» Problem to solve: Say how many lines of the listing below hold the string "around", and say nothing else.

[Start of section]

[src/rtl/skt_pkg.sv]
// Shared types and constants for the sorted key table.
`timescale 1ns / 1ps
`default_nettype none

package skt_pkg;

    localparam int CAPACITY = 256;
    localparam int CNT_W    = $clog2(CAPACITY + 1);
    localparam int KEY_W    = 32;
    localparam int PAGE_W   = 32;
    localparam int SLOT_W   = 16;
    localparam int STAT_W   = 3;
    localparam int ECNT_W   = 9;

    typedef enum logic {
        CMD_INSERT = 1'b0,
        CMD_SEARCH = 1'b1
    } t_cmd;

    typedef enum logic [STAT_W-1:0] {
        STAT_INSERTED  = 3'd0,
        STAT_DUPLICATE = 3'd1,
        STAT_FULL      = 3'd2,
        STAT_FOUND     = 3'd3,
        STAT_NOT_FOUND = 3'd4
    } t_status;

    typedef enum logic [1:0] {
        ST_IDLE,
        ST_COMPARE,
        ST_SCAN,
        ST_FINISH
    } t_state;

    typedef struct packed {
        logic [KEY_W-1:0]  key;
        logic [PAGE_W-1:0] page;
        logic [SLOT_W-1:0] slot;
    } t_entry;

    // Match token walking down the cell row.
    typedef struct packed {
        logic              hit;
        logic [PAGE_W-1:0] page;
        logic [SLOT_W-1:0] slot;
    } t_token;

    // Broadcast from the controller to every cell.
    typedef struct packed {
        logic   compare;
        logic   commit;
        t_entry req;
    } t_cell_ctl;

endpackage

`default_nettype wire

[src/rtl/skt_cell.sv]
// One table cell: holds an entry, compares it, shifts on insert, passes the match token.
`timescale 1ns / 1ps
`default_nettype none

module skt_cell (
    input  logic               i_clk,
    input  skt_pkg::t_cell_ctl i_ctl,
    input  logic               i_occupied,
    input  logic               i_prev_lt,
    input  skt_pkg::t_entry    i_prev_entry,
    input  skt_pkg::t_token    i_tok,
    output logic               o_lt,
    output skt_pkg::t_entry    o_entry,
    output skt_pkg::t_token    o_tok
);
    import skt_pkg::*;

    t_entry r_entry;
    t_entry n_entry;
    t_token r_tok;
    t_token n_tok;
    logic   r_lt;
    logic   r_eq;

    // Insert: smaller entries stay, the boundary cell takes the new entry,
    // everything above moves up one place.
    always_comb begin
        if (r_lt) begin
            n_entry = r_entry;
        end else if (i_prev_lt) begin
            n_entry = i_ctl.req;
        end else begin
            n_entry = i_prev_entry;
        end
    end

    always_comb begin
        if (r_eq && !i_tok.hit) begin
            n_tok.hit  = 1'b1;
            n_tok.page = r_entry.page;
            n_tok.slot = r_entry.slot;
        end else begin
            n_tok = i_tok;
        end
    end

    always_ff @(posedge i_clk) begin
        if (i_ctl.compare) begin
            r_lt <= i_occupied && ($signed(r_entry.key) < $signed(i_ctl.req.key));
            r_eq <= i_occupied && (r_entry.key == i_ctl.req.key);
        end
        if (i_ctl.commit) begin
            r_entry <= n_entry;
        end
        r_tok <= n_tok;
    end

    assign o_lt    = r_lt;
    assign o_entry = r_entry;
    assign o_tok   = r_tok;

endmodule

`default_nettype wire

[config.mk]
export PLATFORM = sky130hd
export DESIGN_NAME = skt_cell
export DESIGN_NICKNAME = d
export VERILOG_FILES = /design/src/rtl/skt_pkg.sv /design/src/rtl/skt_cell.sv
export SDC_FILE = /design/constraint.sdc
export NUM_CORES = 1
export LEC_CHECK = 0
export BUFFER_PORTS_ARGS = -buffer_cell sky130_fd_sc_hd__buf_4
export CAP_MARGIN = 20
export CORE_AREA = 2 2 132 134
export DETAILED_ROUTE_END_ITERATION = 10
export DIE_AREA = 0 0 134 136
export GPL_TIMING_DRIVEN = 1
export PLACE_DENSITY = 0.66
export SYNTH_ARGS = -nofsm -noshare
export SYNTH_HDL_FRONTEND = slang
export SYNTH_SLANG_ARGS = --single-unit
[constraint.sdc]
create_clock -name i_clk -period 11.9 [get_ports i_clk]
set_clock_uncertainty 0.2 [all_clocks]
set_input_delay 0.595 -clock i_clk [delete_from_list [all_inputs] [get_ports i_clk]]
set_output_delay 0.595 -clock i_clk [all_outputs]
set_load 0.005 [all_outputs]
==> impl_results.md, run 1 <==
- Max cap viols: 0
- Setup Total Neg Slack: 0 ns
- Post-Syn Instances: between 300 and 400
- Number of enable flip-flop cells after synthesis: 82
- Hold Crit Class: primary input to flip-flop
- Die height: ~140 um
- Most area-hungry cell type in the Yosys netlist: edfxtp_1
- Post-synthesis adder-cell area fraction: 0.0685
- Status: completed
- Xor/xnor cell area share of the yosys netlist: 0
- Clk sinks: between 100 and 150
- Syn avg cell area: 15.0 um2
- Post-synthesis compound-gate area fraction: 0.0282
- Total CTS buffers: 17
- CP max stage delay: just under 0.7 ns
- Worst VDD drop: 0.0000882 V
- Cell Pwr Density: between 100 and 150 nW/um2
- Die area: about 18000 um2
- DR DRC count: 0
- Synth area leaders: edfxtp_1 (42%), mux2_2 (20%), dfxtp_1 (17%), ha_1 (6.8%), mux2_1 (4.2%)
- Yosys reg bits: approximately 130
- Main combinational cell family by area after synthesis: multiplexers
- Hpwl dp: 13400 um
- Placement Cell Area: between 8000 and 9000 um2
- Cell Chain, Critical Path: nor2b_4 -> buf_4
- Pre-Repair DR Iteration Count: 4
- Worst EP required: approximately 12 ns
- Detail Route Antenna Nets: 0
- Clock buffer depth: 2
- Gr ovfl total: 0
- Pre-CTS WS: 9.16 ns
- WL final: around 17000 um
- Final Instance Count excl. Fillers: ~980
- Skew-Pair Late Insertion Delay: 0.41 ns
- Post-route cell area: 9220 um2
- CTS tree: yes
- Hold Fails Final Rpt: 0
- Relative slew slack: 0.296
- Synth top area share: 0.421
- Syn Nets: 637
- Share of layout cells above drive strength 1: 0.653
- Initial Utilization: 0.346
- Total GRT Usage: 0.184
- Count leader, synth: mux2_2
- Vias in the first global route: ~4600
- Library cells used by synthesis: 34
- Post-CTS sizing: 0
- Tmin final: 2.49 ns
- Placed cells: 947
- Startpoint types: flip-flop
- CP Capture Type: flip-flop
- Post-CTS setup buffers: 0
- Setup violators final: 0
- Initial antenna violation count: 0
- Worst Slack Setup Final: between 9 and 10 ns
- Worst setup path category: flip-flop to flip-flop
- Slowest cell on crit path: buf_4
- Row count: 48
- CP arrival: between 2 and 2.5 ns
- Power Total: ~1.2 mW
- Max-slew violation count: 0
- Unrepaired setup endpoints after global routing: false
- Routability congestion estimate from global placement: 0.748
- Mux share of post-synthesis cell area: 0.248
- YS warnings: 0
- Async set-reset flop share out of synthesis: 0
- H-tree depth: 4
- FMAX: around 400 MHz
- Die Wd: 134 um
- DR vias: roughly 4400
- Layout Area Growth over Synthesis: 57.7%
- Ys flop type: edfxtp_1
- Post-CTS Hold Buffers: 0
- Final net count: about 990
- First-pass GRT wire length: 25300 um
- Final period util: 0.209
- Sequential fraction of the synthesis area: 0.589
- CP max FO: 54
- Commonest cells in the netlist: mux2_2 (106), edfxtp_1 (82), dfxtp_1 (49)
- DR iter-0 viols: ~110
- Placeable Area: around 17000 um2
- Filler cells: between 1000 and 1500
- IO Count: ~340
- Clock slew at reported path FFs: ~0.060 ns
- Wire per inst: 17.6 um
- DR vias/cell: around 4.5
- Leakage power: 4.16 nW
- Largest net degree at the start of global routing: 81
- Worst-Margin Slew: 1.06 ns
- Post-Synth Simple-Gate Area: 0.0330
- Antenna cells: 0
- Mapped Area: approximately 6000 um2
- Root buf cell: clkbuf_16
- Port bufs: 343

[End of section]
[Start of section]

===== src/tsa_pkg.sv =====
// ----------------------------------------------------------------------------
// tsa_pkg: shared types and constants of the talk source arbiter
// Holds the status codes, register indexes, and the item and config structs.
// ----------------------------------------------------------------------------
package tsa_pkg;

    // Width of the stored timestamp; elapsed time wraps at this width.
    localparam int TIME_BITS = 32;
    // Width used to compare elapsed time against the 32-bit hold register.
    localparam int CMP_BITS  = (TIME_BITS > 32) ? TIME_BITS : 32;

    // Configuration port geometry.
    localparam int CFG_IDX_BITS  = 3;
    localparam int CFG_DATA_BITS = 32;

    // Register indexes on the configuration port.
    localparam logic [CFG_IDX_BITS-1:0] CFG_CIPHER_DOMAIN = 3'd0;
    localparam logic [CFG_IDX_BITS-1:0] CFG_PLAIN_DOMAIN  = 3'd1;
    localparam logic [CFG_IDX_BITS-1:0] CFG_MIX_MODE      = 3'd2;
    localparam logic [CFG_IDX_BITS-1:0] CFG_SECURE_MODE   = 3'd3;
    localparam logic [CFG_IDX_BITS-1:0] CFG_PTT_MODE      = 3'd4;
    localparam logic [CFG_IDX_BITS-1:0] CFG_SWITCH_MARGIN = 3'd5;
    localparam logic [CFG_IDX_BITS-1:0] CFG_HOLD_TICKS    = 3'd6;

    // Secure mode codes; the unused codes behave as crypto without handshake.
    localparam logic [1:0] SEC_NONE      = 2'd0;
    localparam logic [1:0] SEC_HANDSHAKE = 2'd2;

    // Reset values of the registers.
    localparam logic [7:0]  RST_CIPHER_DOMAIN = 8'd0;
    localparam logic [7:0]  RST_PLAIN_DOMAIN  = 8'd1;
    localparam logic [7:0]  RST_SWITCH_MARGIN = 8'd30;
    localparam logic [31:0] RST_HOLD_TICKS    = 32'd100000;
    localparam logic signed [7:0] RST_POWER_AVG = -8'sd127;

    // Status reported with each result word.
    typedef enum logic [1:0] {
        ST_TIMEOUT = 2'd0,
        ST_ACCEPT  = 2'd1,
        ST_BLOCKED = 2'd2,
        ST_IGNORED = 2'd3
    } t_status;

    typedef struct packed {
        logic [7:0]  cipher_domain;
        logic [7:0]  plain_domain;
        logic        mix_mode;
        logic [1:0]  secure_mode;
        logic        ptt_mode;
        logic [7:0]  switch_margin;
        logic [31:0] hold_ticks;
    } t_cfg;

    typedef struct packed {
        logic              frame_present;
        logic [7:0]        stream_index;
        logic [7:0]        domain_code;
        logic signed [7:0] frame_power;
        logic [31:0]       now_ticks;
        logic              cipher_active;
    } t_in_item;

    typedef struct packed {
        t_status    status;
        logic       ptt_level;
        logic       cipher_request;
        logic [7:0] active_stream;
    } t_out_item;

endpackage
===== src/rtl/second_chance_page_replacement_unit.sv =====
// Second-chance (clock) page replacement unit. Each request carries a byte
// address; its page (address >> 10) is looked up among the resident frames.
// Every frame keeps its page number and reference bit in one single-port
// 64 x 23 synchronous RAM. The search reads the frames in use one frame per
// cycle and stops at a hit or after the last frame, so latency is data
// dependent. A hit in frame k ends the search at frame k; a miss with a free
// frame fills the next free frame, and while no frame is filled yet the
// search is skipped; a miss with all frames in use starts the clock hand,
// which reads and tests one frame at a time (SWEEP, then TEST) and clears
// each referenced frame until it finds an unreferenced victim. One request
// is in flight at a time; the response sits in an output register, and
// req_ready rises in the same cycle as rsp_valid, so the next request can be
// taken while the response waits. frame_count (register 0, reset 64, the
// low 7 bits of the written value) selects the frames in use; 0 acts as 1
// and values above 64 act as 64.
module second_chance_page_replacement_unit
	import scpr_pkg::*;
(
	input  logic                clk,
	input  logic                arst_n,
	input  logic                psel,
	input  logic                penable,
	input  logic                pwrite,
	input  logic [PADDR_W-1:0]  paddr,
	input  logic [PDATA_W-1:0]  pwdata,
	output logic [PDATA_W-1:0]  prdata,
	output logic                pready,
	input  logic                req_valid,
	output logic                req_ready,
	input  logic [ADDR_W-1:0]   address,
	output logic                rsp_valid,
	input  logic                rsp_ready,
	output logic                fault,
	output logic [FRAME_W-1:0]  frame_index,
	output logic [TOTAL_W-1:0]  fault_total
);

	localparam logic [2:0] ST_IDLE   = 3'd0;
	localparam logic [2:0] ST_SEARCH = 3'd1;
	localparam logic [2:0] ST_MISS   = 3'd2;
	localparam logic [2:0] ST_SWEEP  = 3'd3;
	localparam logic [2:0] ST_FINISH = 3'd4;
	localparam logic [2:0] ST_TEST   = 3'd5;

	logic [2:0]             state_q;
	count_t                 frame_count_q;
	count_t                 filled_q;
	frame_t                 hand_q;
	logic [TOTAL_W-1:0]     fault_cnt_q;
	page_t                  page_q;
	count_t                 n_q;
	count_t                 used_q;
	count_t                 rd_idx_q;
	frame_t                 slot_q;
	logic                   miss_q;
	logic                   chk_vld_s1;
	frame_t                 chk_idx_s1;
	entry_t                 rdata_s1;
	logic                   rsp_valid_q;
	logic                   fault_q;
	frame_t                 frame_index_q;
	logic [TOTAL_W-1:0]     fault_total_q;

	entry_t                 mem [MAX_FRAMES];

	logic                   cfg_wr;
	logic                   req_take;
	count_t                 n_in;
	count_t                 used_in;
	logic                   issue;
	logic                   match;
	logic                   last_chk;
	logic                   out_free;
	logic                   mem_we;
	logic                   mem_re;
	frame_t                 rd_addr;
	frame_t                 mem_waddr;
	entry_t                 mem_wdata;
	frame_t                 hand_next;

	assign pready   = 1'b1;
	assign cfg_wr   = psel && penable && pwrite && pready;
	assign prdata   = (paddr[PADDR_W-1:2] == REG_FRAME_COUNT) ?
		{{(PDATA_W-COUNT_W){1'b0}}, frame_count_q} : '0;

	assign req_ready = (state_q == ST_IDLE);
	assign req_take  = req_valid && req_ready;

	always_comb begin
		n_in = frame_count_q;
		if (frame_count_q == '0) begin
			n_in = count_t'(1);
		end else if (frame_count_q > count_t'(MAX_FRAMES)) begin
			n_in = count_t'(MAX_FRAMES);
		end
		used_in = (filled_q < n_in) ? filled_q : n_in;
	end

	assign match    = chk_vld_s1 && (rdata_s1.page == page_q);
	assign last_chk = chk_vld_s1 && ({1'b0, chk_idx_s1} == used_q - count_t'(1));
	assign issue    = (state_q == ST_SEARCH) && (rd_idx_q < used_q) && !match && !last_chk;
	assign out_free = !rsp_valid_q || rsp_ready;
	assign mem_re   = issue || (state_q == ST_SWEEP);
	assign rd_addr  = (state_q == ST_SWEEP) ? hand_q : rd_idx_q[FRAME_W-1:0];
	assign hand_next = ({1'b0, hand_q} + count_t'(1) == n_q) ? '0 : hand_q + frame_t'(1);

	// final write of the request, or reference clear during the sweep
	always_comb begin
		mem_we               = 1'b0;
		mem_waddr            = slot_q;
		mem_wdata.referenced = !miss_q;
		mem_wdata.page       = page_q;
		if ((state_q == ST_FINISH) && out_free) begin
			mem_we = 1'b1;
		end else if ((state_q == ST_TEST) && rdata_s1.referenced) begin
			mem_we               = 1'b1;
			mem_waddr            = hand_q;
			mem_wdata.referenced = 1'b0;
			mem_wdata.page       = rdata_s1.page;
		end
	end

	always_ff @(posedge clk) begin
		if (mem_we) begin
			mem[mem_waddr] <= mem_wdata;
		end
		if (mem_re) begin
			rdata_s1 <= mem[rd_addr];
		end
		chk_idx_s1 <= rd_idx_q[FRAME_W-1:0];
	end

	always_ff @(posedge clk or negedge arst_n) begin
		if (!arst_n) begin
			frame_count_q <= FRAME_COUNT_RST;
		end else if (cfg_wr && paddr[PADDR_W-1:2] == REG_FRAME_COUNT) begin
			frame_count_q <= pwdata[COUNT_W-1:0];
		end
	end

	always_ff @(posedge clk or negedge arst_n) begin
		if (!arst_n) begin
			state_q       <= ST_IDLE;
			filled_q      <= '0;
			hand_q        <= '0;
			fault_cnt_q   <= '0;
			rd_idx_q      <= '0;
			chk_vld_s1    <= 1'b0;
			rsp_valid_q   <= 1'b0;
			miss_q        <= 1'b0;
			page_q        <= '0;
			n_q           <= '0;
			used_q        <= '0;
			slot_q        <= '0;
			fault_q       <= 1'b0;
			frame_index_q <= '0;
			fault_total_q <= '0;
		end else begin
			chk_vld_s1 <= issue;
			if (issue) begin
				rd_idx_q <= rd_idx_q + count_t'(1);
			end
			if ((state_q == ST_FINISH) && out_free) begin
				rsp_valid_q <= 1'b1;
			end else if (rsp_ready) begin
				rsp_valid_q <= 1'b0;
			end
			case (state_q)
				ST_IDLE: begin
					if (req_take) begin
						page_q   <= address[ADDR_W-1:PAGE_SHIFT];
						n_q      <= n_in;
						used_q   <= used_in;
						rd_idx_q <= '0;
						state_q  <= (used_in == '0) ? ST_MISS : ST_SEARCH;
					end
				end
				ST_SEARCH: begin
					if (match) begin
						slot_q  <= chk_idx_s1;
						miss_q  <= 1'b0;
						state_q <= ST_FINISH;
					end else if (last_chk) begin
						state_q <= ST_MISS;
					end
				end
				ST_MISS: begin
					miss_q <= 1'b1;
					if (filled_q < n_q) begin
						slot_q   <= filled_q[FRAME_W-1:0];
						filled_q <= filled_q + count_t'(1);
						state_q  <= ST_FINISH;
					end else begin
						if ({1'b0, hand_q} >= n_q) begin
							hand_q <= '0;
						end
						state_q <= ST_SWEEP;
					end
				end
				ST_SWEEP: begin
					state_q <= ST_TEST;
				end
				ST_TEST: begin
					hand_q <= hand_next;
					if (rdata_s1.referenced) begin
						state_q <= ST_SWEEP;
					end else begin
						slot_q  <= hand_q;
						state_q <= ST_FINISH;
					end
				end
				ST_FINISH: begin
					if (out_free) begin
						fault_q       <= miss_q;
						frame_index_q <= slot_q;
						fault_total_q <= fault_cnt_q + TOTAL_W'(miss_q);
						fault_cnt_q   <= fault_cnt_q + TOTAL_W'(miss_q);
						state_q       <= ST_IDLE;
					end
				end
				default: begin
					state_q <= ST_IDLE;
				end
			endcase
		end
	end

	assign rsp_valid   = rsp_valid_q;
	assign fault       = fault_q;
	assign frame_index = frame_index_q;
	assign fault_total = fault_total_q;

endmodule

[End of section]
[Start of section]

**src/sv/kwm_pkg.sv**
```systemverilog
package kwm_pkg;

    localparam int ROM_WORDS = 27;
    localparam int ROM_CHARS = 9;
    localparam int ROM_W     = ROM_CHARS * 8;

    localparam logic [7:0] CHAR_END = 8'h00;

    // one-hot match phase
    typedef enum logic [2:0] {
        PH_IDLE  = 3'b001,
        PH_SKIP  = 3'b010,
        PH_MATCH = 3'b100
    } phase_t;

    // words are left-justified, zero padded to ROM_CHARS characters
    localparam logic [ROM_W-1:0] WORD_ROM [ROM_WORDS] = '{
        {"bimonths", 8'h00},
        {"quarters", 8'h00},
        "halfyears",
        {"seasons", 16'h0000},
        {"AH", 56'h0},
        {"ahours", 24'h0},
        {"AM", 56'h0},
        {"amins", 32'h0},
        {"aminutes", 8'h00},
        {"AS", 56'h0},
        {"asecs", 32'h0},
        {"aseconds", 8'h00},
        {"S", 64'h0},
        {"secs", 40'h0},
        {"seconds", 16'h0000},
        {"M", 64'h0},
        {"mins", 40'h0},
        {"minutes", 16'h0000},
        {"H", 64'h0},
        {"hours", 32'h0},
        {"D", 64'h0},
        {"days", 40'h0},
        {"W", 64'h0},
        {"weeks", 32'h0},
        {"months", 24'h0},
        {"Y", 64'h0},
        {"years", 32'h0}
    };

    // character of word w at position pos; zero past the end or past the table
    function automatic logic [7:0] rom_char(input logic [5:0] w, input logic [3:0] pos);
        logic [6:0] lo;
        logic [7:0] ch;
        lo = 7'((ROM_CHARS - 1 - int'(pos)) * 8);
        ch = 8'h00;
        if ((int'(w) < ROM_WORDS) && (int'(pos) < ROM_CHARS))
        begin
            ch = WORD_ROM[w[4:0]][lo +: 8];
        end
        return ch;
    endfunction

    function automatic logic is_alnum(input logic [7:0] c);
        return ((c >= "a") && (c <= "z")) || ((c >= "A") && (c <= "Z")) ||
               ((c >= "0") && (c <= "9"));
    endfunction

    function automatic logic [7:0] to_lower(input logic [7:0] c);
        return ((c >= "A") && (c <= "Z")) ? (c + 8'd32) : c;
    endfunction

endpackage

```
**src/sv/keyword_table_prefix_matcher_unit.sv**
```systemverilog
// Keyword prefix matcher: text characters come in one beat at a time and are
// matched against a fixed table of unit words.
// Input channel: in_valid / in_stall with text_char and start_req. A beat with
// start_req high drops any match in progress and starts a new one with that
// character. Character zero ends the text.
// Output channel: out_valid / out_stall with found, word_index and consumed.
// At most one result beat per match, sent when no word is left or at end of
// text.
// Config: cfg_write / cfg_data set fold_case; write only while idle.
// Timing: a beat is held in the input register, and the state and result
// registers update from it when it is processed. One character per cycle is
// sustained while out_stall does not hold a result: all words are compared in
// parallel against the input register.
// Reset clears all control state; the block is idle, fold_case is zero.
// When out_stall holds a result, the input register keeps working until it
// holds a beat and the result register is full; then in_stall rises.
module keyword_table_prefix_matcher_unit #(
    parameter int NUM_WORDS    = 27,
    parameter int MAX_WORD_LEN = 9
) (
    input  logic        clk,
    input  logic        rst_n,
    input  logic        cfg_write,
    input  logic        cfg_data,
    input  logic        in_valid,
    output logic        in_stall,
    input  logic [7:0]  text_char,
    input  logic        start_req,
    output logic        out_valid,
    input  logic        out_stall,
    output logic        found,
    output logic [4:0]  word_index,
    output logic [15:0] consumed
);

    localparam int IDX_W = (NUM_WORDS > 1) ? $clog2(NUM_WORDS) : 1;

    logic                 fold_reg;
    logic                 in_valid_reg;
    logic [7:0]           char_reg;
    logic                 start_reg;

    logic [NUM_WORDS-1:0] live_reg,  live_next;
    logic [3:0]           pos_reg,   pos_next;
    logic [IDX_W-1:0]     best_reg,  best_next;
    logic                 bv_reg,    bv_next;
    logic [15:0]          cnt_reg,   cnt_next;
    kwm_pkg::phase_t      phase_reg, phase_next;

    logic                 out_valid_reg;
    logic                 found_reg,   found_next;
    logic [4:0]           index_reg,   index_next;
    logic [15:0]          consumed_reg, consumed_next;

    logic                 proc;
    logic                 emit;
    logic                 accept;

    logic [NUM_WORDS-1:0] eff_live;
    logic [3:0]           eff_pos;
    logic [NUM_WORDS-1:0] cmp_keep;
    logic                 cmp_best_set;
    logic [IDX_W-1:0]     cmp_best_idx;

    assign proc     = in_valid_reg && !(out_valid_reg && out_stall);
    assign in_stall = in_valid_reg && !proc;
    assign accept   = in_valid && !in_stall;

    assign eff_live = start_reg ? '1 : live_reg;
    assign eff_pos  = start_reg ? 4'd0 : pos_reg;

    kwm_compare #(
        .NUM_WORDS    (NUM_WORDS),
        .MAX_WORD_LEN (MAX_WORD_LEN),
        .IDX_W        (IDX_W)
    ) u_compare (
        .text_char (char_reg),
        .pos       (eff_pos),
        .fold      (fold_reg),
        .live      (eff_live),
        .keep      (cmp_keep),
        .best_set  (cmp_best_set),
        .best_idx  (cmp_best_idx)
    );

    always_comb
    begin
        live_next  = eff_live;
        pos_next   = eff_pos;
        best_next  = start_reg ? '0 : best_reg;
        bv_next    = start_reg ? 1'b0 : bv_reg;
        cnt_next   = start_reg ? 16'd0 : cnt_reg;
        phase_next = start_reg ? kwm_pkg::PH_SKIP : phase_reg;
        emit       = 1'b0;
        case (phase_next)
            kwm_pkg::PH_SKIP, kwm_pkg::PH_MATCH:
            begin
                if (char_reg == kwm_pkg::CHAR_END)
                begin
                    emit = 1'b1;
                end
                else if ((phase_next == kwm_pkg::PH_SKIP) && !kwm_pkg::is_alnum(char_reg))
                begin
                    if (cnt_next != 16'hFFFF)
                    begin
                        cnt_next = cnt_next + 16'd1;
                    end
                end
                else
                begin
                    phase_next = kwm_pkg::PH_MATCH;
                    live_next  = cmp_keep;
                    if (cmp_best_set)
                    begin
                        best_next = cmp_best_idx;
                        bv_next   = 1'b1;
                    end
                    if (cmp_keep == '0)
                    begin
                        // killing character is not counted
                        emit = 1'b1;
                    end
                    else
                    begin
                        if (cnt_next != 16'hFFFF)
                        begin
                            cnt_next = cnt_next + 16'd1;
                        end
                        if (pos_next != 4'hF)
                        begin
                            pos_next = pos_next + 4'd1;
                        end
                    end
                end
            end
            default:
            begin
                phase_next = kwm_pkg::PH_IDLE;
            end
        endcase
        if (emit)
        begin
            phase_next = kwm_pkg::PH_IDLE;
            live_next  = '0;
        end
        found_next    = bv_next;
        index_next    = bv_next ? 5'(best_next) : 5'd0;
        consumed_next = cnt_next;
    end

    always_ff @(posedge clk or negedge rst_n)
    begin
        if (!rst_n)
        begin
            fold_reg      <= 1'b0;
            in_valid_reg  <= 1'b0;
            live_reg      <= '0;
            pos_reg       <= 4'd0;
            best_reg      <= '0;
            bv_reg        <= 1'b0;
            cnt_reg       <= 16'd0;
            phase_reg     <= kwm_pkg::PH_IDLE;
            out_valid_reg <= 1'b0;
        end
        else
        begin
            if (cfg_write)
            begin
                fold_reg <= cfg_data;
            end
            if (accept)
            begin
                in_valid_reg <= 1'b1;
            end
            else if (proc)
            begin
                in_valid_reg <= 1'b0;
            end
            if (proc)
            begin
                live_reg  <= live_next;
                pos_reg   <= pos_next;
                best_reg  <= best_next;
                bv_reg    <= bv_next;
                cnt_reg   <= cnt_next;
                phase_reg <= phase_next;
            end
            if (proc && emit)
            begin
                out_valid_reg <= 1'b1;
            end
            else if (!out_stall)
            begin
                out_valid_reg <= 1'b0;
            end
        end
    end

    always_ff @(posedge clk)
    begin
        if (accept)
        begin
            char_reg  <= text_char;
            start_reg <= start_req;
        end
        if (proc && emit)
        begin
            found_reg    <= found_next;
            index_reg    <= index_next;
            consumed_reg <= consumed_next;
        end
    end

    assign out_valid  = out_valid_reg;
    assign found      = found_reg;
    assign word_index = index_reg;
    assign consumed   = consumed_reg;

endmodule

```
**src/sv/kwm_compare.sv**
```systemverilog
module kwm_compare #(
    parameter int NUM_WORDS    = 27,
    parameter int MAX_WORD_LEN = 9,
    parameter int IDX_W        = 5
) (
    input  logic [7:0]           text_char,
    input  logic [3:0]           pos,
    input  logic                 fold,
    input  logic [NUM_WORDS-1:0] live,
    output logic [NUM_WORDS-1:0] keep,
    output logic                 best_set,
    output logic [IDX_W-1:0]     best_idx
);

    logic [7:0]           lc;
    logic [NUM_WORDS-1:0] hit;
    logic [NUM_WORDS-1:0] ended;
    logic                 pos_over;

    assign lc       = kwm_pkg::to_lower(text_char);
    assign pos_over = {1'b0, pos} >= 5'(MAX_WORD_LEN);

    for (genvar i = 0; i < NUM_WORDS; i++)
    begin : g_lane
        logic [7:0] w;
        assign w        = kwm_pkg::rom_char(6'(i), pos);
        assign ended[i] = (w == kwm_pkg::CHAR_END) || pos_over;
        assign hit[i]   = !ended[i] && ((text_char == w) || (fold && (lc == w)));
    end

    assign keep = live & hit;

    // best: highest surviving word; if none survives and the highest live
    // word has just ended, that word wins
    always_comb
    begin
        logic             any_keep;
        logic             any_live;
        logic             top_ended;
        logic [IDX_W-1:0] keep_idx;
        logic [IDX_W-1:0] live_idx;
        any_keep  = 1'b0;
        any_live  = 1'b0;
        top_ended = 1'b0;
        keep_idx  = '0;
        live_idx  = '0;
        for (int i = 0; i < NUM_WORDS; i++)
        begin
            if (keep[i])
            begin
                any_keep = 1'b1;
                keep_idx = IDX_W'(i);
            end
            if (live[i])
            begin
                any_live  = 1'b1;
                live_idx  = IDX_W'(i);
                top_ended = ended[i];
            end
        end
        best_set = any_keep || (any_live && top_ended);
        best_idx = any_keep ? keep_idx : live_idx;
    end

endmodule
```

[End of section]

» Written solution: 4